University-led research revealed a strain of the avian flu virus once considered less severe could develop the ability to be transmitted from one mammal to another, leading to a human pandemic, according to results published by the Public Library of Science.

A team that included researchers from Associate Professor Daniel Perez’s lab in the university’s veterinary medicine department used ferrets to find some H9N2 avian viruses pose a significant threat to humans.

The study revealed the viruses can infect and transmit between mammals, said Erin Sorrell, a third-year doctoral student and one of 18 people who contributed to the study.

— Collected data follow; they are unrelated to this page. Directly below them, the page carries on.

File: config.mk
export PLATFORM = sky130hd
export DESIGN_NAME = mlp_layer_sequencer_flat
export DESIGN_NICKNAME = d
export VERILOG_FILES = /design/src/rtl/mlp_layer_sequencer_if.sv /design/src/rtl/mlp_layer_sequencer.sv /design/src/flat_wrapper.sv
export SDC_FILE = /design/constraint.sdc
export NUM_CORES = 1
export LEC_CHECK = 0
export ABC_AREA = 1
export BUFFER_PORTS_ARGS = -buffer_cell sky130_fd_sc_hd__buf_2
export CAP_MARGIN = 40
export CORE_ASPECT_RATIO = 0.75
export CORE_MARGIN = 4
export CORE_UTILIZATION = 55
export DETAILED_ROUTE_END_ITERATION = 6
export PLACE_DENSITY_LB_ADDON = 0.12
export SLEW_MARGIN = 5
export SYNTH_ARGS = -nofsm -noshare
export SYNTH_HDL_FRONTEND = slang
export SYNTH_SLANG_ARGS = --single-unit
File: constraint.sdc
create_clock -name clk -period 3.5 [get_ports clk]
set_input_delay 0 -clock clk [delete_from_list [all_inputs] [get_ports clk]]
set_output_delay 0 -clock clk [all_outputs]
set_load 0.02 [all_outputs]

The research was done over the past year predominantly by Sorrell and Hongquan Wan, a former university postdoctoral worker now at the Centers for Disease Control and Prevention, and was funded by grants from the Centers for Disease Control and Prevention, National Institute of Allergy and Infectious Diseases and United States Department of Agriculture.

H9N2 avian viruses have been found in poultry in many Eurasian countries and “have caused repeated human infections in Asia since 1998,” the report reads.

The H9N2 strain is less dangerous than the often-deadly H5N1 strain, according to the World Health Organization. But there have been no reports of H5N1 transmitting from human to human, Sorrell said.

In the study, five types of H9N2 viruses isolated from different infected birds from 1988 through 2003 were found to replicate in ferrets. Two of those viruses transmitted to ferrets in direct contact with one another but did not transmit through air, according to the results published online Aug. 13.

The scientists also revealed how replication and efficient transmission of the viruses occur. A particular amino acid, for instance, was found to be important for transmission of the H9N2 viruses in ferrets.

Previous studies of H9N2 have used animals such as chickens, quail and mice, but “none of these models truly reflect the transmission of influenza in humans,” according to the story. Ferrets are the best model for human influenza studies, Sorrell said.

“Something that could infect us will be able to infect a ferret,” Sorrell said.

According to the report, H9N2 viruses “still lack a key component necessary for efficient aerosol transmission among mammals and, perhaps, humans.” But other studies have shown the “viruses are undergoing extensive evolution and reassortment, fueling their pandemic potential.”

Scientists still have a lot to learn in terms of what it takes for a virus to transmit from human to human, Sorrell said.